In the material below, find every line with "well" and pull it out.

# [AVAILABLE RECORDS]
□ □ □
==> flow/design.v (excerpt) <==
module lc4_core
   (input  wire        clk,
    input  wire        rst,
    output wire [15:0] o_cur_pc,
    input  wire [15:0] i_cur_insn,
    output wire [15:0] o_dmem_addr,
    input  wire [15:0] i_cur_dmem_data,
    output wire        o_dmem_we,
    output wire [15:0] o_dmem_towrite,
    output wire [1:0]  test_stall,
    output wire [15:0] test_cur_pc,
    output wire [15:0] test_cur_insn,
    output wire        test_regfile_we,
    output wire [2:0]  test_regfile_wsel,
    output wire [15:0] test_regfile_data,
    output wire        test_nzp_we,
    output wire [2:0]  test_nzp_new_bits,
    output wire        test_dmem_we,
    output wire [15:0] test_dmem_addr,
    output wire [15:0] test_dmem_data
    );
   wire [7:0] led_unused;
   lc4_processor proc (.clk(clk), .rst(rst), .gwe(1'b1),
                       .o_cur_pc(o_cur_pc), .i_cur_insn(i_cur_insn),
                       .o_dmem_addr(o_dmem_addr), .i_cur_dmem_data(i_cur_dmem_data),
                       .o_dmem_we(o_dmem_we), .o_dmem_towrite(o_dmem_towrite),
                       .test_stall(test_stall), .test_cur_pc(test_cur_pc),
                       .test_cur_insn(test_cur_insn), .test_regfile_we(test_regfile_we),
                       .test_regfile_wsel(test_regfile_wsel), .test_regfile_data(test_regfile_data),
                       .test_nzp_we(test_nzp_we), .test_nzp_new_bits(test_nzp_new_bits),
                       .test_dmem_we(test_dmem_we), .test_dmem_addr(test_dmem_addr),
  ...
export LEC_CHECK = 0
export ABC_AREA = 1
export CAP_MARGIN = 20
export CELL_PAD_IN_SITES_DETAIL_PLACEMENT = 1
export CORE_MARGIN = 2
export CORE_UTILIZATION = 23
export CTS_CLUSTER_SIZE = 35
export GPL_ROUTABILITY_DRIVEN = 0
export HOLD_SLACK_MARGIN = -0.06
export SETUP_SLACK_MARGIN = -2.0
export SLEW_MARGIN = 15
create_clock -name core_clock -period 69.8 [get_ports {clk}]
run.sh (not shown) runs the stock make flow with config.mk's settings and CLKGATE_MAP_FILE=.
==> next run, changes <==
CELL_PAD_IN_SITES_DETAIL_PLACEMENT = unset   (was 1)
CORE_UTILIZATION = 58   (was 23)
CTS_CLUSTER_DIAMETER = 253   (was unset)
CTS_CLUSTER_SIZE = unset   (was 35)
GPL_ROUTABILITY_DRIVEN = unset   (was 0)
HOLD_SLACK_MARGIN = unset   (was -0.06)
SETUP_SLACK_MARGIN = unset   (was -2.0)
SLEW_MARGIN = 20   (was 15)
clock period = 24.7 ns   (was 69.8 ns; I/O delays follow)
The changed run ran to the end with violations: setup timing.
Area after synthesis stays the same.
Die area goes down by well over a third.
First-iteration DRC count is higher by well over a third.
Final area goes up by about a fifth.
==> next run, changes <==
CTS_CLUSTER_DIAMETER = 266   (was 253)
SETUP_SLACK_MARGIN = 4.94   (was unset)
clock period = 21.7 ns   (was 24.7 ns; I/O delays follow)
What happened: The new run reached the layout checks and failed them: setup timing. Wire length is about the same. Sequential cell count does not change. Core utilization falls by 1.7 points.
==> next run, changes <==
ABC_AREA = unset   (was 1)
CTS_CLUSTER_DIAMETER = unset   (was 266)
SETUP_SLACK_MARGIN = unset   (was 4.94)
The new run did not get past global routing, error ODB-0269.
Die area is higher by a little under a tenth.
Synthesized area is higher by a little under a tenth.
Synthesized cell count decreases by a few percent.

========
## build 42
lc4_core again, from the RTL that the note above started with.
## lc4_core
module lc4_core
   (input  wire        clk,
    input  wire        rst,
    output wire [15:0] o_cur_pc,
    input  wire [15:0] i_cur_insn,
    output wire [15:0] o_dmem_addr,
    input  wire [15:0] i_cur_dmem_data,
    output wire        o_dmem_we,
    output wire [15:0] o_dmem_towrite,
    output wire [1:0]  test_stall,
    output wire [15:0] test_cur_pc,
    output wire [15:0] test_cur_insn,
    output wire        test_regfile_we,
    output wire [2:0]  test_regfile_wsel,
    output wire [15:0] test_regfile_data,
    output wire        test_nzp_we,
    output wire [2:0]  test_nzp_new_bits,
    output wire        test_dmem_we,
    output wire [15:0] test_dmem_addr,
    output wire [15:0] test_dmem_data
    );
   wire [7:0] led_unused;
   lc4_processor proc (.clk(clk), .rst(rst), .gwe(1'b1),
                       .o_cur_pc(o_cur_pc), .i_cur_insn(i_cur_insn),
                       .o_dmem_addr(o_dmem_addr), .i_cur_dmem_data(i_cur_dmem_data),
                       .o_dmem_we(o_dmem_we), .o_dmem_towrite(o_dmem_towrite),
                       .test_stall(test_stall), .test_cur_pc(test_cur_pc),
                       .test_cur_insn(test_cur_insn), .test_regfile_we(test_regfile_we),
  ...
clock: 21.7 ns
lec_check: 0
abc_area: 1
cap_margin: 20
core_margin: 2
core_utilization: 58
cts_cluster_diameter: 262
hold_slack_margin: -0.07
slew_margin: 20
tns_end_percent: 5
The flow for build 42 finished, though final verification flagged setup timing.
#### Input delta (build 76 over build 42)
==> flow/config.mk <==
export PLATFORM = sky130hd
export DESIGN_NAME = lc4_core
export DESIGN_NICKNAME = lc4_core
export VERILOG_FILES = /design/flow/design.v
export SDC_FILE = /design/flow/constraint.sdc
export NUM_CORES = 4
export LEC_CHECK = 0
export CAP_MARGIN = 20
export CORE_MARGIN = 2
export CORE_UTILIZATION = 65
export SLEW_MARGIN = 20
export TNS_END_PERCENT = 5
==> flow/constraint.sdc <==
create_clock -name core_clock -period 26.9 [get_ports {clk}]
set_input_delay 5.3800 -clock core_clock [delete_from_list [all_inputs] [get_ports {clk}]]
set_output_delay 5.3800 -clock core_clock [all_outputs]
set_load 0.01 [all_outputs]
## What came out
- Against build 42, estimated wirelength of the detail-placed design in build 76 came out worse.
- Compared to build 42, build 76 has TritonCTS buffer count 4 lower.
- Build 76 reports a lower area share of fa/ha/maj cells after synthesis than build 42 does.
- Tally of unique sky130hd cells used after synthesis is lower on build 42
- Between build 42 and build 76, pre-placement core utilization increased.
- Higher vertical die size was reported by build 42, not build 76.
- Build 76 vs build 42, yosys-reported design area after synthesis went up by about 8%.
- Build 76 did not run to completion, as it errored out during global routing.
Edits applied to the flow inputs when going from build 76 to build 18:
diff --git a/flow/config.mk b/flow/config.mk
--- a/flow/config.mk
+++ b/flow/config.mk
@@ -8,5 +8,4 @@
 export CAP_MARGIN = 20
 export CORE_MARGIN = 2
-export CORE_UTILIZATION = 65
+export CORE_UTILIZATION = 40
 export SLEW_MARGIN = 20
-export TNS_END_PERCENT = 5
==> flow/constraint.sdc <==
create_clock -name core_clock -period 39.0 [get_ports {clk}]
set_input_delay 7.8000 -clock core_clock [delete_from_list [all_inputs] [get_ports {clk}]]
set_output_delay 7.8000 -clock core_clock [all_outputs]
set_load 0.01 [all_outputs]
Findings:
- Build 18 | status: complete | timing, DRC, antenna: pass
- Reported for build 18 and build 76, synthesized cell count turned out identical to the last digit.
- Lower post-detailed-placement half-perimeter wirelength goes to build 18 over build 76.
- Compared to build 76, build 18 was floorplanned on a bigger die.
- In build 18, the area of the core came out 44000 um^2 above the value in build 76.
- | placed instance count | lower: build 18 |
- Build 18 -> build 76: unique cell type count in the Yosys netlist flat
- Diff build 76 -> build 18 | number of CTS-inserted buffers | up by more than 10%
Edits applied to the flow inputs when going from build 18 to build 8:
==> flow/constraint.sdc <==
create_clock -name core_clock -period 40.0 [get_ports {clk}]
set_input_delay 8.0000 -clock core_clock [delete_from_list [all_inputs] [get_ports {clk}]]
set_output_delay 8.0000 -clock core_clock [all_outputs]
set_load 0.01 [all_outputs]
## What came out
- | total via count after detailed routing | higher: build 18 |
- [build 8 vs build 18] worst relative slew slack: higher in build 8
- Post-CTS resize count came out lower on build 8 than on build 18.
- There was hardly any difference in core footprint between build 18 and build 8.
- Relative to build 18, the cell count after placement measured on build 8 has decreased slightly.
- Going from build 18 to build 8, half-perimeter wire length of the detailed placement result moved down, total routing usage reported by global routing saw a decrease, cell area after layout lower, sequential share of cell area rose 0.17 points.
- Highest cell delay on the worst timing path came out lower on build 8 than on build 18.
□ □ □
# [ANSWER TO THE PROBLEM]
Die area goes down by well over a third.
First-iteration DRC count is higher by well over a third.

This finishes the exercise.